Cutting and pruning first. Reach for hand pruners on stems up to about ¾″, loppers for thicker branches with two-hand leverage, hedge shears for shaping shrubs, and a pruning hand saw when a branch is too big to cut cleanly any other way. Bypass blades give the cleanest cut on live growth; anvil blades suit dry, dead wood.
Then the irrigation-specific tools. PVC cutters make clean, square, burr-free cuts so slip joints seat fully; spray-head and rotor tools pull up and adjust heads without digging; and hand shovels and rakes handle the dig and the cleanup.
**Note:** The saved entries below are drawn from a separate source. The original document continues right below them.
This design comes from an exercise in tuning for small area and a short achievable clock period on the open sky130 flow, not from production work. In this exercise RTL edits were held to simulation tests only and were not proved equivalent to the original. Power and IR drop assume default switching activity.

Setup of try-indigo:
## pantry
module pantry (
    input  wire        clk,
    input  wire        rst,
    input  wire        cmd_valid,
    input  wire [2:0]  cmd_op,
    input  wire [2:0]  cmd_queue,
    input  wire [31:0] cmd_data,
    output reg         resp_valid,
    output reg  [31:0] resp_data,
    output reg  [15:0] resp_payload,
    output wire [5:0]  pool_free,
    output wire        pool_exhausted,
    output wire [4:0]  reserve_total,
    output reg  [15:0] overrun_count,
    output reg  [15:0] reclaimed_count,
    output wire [7:0]  q_nonempty,
    output wire [7:0]  q_full
);
export LEC_CHECK = 0
export CAP_MARGIN = 20
export CORE_MARGIN = 2
export CORE_UTILIZATION = 40
export PLACE_DENSITY = 0.6
export SLEW_MARGIN = 20
create_clock -name core_clock -period 30.0 [get_ports {clk}]
run.sh (not shown) runs the stock make flow with config.mk's settings and CLKGATE_MAP_FILE= SYNTH_SCRIPT=/design/flow/synth_recipe.tcl, a recipe that flattens the netlist after the stock synthesis.
[inputs] try-garnet vs try-indigo
- CTS_CLUSTER_DIAMETER newly set to 85
- CTS_CLUSTER_SIZE newly set to 26
==> flow/flow/run.sh (new file) <==
#!/bin/bash
bash standard.sh SETUP_SLACK_MARGIN=21 TNS_END_PERCENT=100 finish > standard.log 2>&1
==> flow/standard.sh (new file) <==
#!/bin/bash
# synth_recipe.tcl (not shown) runs the flow's synth.tcl, then flattens the netlist and writes it again
# the make line also repeats each setting of config.mk as NAME=value (left out here)
make -C /OpenROAD-flow-scripts/flow DESIGN_CONFIG=/design/flow/config.mk WORK_HOME=/design/flow/orfs CLKGATE_MAP_FILE= SYNTH_SCRIPT=/design/flow/synth_recipe.tcl "${@:-finish}"
removed: flow/run.sh
==> comparison <==
Reported for try-garnet and try-indigo, multiplexer share of the synthesized area turned out identical to the last digit.
From try-garnet to try-indigo, synthesized cell count did not move at all.
Relative to try-indigo, count of non-filler cells in the finished layout has decreased by 57 in try-garnet.
Compared with try-indigo, try-garnet shows a higher slack of the critical path.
Quality steel holds an edge and resists rust — worth it on tools that earn their keep every day.
Bypass pruners cut like scissors for a clean cut on live stems; anvil pruners crush against a flat edge and are better for dry, dead wood. For most pruning of living plants, choose bypass.
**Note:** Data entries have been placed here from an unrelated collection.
Source: an optimization exercise on an open RTL-to-GDS flow (aim: small area). Production flows keep margins and buffers that such runs may drop.
In this exercise RTL edits were held to simulation tests only and were not proved equivalent to the original.
Power figures rest on the tool's default switching activity, not on a simulated workload.

==> flow/design.v (outline; a module is shown in full before it is edited, if it fits) <==
// module pwm_trip_filter: 37 lines
// module pwm_inc: 18 lines
// module pwm_ge: 17 lines
// module pwm_ha: 9 lines
// module pwm_leg: 105 lines
// module pwm_gt: 17 lines
// module pwm_cmp: 691 lines
// module pwm_fa: 10 lines
// module pwm_sel: 11 lines
// module pwm_axis: 254 lines
module pwm_axis (
    input  wire        clk,
    input  wire        rst,
    input  wire [19:0] t_pwm,         
    input  wire [1:0]  k_sel,         
    input  wire        inv_h,         
    input  wire        inv_l,         
    input  wire [7:0]  min_pulse,     
    input  wire [15:0] dt_min,
    input  wire [15:0] dt_max,
    input  wire [15:0] dt_fix,
    input  wire [11:0] margin,
    input  wire        adapt_en,
    input  wire        sw_inv,
    input  wire [9:0]  filt_n,        
    input  wire        filt_clk,      
    input  wire        trip_pol,      
    input  wire        trip_en,
    input  wire        trip_action,   
    input  wire [7:0]  latch_n,       
    input  wire [15:0] win,           
    input  wire [9:0]  gfilt_n,       
    input  wire        gfilt_clk,
    input  wire        gtrip_pol,
    input  wire        gtrip_en,
    input  wire        gmode,         
    input  wire        gmask,         
    input  wire        pwm_on,        
    input  wire [15:0] duty_u,        
    input  wire [15:0] duty_v,
    input  wire [15:0] duty_w,
    input  wire [2:0]  rel,           
    input  wire [2:0]  sw,            
    input  wire        trip_in,       
    input  wire        gtrip_in,      
    input  wire        sto,           
    input  wire        fault_clear,   
    input  wire        clr_fb_seen,   
    input  wire        clr_trip_total,  
    output wire [2:0]  gate_h,        
    output wire [2:0]  gate_l,        
    output wire        tick,          
    output reg         on,
    output reg         sto_now,
    output wire        trip_now,
    output wire [2:0]  fb_now,
    output reg  [2:0]  fb_seen,
    output wire        in_level,
    output wire        g_level,
    output reg         window_open,
    output reg         latched,
    output reg  [7:0]  win_count,
    output reg  [15:0] trip_total,
    output reg         ev_pwm,
    output reg  [19:0] cmp_u,
    output reg  [19:0] cmp_v,
    output reg  [19:0] cmp_w,
    output reg  [2:0]  released,
    output wire [15:0] dt_rise_u,
    output wire [15:0] dt_fall_u,
    output wire [15:0] dt_rise_v,
    output wire [15:0] dt_fall_v,
    output wire [15:0] dt_rise_w,
    output wire [15:0] dt_fall_w
);
  // ...
==> flow/flow/run.sh <==
#!/bin/bash
# The standard layout, with one change: buffer_ports puts the smallest
# buffer cell (buf_1) on every input and output port instead of the default
# delay buffer; repair_design still resizes any port buffer that needs it.
set -euo pipefail
export BUFFER_PORTS_ARGS="-buffer_cell sky130_fd_sc_hd__buf_1"
bash standard.sh 2>&1 | tee standard_flow.log
==> flow/standard.sh <==
#!/bin/bash
# synth_recipe.tcl (not shown) runs the flow's synth.tcl, then flattens the netlist and writes it again
# the make line also repeats each setting of config.mk as NAME=value (left out here)
make -C /OpenROAD-flow-scripts/flow DESIGN_CONFIG=/design/flow/config.mk WORK_HOME=/design/flow/orfs CLKGATE_MAP_FILE= SYNTH_SCRIPT=/design/flow/synth_recipe.tcl "${@:-finish}"
==> flow/config.mk <==
export PLATFORM = sky130hd
export DESIGN_NAME = pwm_axis
export DESIGN_NICKNAME = pwm_axis
export VERILOG_FILES = /design/flow/design.v
export SDC_FILE = /design/flow/constraint.sdc
export NUM_CORES = 4
export LEC_CHECK = 0
export CAP_MARGIN = 20
export CORE_MARGIN = 2
export CORE_UTILIZATION = 45
export CTS_BUF_LIST = sky130_fd_sc_hd__clkbuf_4 sky130_fd_sc_hd__clkbuf_8
export SLEW_MARGIN = 20
export SYNTH_HIERARCHICAL = 1
==> flow/constraint.sdc <==
create_clock -name core_clock -period 13.0 [get_ports {clk}]
set_input_delay 2.6000 -clock core_clock [delete_from_list [all_inputs] [get_ports {clk}]]
set_output_delay 2.6000 -clock core_clock [all_outputs]
set_load 0.01 [all_outputs]
==> metrics.yaml, run 1 <==
max_stage_delay_ns: 0.69
cp.depth: 39
gr-usage-met1: 0.435
taps: 1276
rows: 114
comb_power_share: 0.789
dieWidth_um: 317
via_per_inst: 6.31
timing.max_slew.rel_slack: 0.239
wl_met1_um: 67900
pre_cts_slack_ns: 0.457
yosys_most_used_dff: "dfxtp_1"
multi_input_area_mm2: 0.0330
tightest_slew_ns: 1.14
min_path_cells: 1
clkbuf_count: 96
dieArea_mm2: 0.100
status: "no timing/DRC/antenna violations"
p_seq_mw: 1.54
grt_pass1_wl_um: 250000
final_common_cell: "nand2_1"
drt_pass1_iterations: 22
min-delay-start: "pre[0]"
floorplan.initialDensity: 0.455
postSynthCellCount: 4838
cap_violations: 0
rrSetupSlack_ns: 5.15
crit_start: "t_pwm[3]"
fin_ws_ns: 1.01
layout_common_cells: "nand2_1 (729), fa_1 (416), inv_1 (410)"
ys_seq_area_frac: 0.206
grt_setup_unrepaired: "no"
io_buffers: 413
routed_wl_um: 169000
place.gp.congestion: 0.949
dr_total_vias: 42405
==> module pwm_trip_filter, before the edit <==
module pwm_trip_filter (
    input  wire       clk,
    input  wire       rst,
    input  wire       in_act,    
    input  wire       ce,        
    input  wire [9:0] n,         
    output reg        level      
);
    reg       in_q;
    reg [9:0] fcnt;
    wire [9:0] fcnt_inc;
    wire       fcnt_co;
    wire       fcnt_ge;          
    pwm_inc #(.N(10)) u_inc (.a(fcnt), .y(fcnt_inc), .co(fcnt_co));
    pwm_ge  #(.N(10)) u_ge  (.a(fcnt), .b(n), .ge(fcnt_ge));
    always @(posedge clk) begin
        if (rst) begin
            in_q  <= 1'b0;
            level <= 1'b0;
            fcnt  <= 10'd0;
        end else begin
            in_q <= in_act;
            if (ce) begin
                if (in_q != level) begin
                    if (fcnt_ge) begin
                        level <= in_q;
                        fcnt  <= 10'd0;
                    end else begin
                        fcnt <= fcnt_inc;
                    end
                end else begin
                    fcnt <= 10'd0;
                end
            end
        end
    end
endmodule
==> module pwm_leg, before the edit <==
module pwm_leg (
    input  wire        clk,
    input  wire        rst,
    input  wire        start,       
    input  wire        cmd_en,
    input  wire        cmd_h,
    input  wire        measure,     
    input  wire        adapt_en,
    input  wire        sw_now,      
    input  wire [15:0] dt_fix,
    input  wire [15:0] dt_min,
    input  wire [15:0] dt_max,
    input  wire [11:0] margin,
    output wire        gh,          
    output wire        gl,          
    output wire [15:0] dt_rise,     
    output wire [15:0] dt_fall,     
    output reg         fb,          
    output wire        fb_enter     
);
    reg        cur_en;
    reg        cur_h;
    reg [15:0] ndcnt;
    reg [15:0] dtr;
    reg [15:0] dtf;
    reg        win;
    reg        win_fall;
    reg        swq;
    reg [16:0] tmm;         
    reg [5:0]  miss;        
    assign dt_rise = adapt_en ? dtr : dt_fix;
    assign dt_fall = adapt_en ? dtf : dt_fix;
    wire        changed  = (cmd_en != cur_en) || (cmd_en && (cmd_h != cur_h));
    wire        edge_hl  = cur_en && cmd_en && (cmd_h != cur_h);
    wire [15:0] dt_sel   = cmd_h ? dt_rise : dt_fall;
    wire [15:0] ndcnt_inc;
    wire        dz;         
    pwm_inc #(.N(16)) u_dinc (.a(ndcnt), .y(ndcnt_inc), .co(dz));
    assign gh = cur_en && cur_h && dz;
    assign gl = cur_en && !cur_h && dz;
    wire        trans    = win && (win_fall ? (swq && !sw_now) : (!swq && sw_now));
    wire        seen     = !changed && trans;
    wire        missed   = !changed && win && !trans && dz;
    wire [16:0] tmm_inc;
    wire        tmm_co;
    pwm_inc #(.N(17)) u_tinc (.a(tmm), .y(tmm_inc), .co(tmm_co));
    wire        lt_min;     
    wire        gt_max;     
    wire        ge_min;
    wire        ge_max1;
    pwm_ge #(.N(17)) u_gmin (.a(tmm), .b({1'b0, dt_min}), .ge(ge_min));
    pwm_gt #(.N(17)) u_gmax (.a(tmm), .b({1'b0, dt_max}), .gt(gt_max));
    assign lt_min = !ge_min;
    wire [5:0]  miss_inc;
    wire        miss_co;
    pwm_inc #(.N(6)) u_minc (.a(miss), .y(miss_inc), .co(miss_co));
    assign fb_enter = missed && !fb && miss_co;
    wire        to_fix = start || fb_enter;
    wire [15:0] dt_nv  = rst    ? 16'd0  :
                         to_fix ? dt_fix :
                         lt_min ? dt_min :
                         gt_max ? dt_max : tmm[15:0];
    wire        wr_any = rst || start || fb_enter;
    wire        wr_r   = wr_any || (seen && !win_fall);
    wire        wr_f   = wr_any || (seen && win_fall);
    always @(posedge clk) begin
        cur_h <= cmd_h;
        swq   <= sw_now;
        if (changed)
            ndcnt <= ~dt_sel;
        else
            ndcnt <= ndcnt_inc | {16{dz}};
        if (changed)
            win_fall <= !cmd_h;
        if (changed)
            tmm <= {5'd0, margin};
        else
            tmm <= tmm_inc;
        if (start || seen)
            miss <= 6'd0;
        else if (missed && !fb)
            miss <= miss_inc;
        if (wr_r)
            dtr <= dt_nv;
        if (wr_f)
            dtf <= dt_nv;
    end
    always @(posedge clk) begin
        if (rst) begin
            cur_en <= 1'b0;
            win    <= 1'b0;
            fb     <= 1'b0;
        end else begin
            cur_en <= cmd_en;
            if (changed)
                win <= adapt_en && measure && edge_hl;
            else if (trans || dz)
                win <= 1'b0;
            if (start || seen)
                fb <= 1'b0;
            else if (fb_enter)
                fb <= 1'b1;
        end
    end
endmodule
A ratchet or scissor PVC cutter gives a clean, square cut with no burrs or shavings inside the pipe — important so solvent-weld joints seat fully. A fine-tooth saw works too, but deburr the cut before gluing.
Match the tool to the branch diameter: hand pruners up to about ¾″, loppers for roughly 1–2″ with extra leverage, and a pruning saw beyond that.
Wipe blades clean and dry after use, keep them sharp, and add a drop of oil at the pivot. Clean, sharp blades cut with less effort and leave healthier cuts on plants.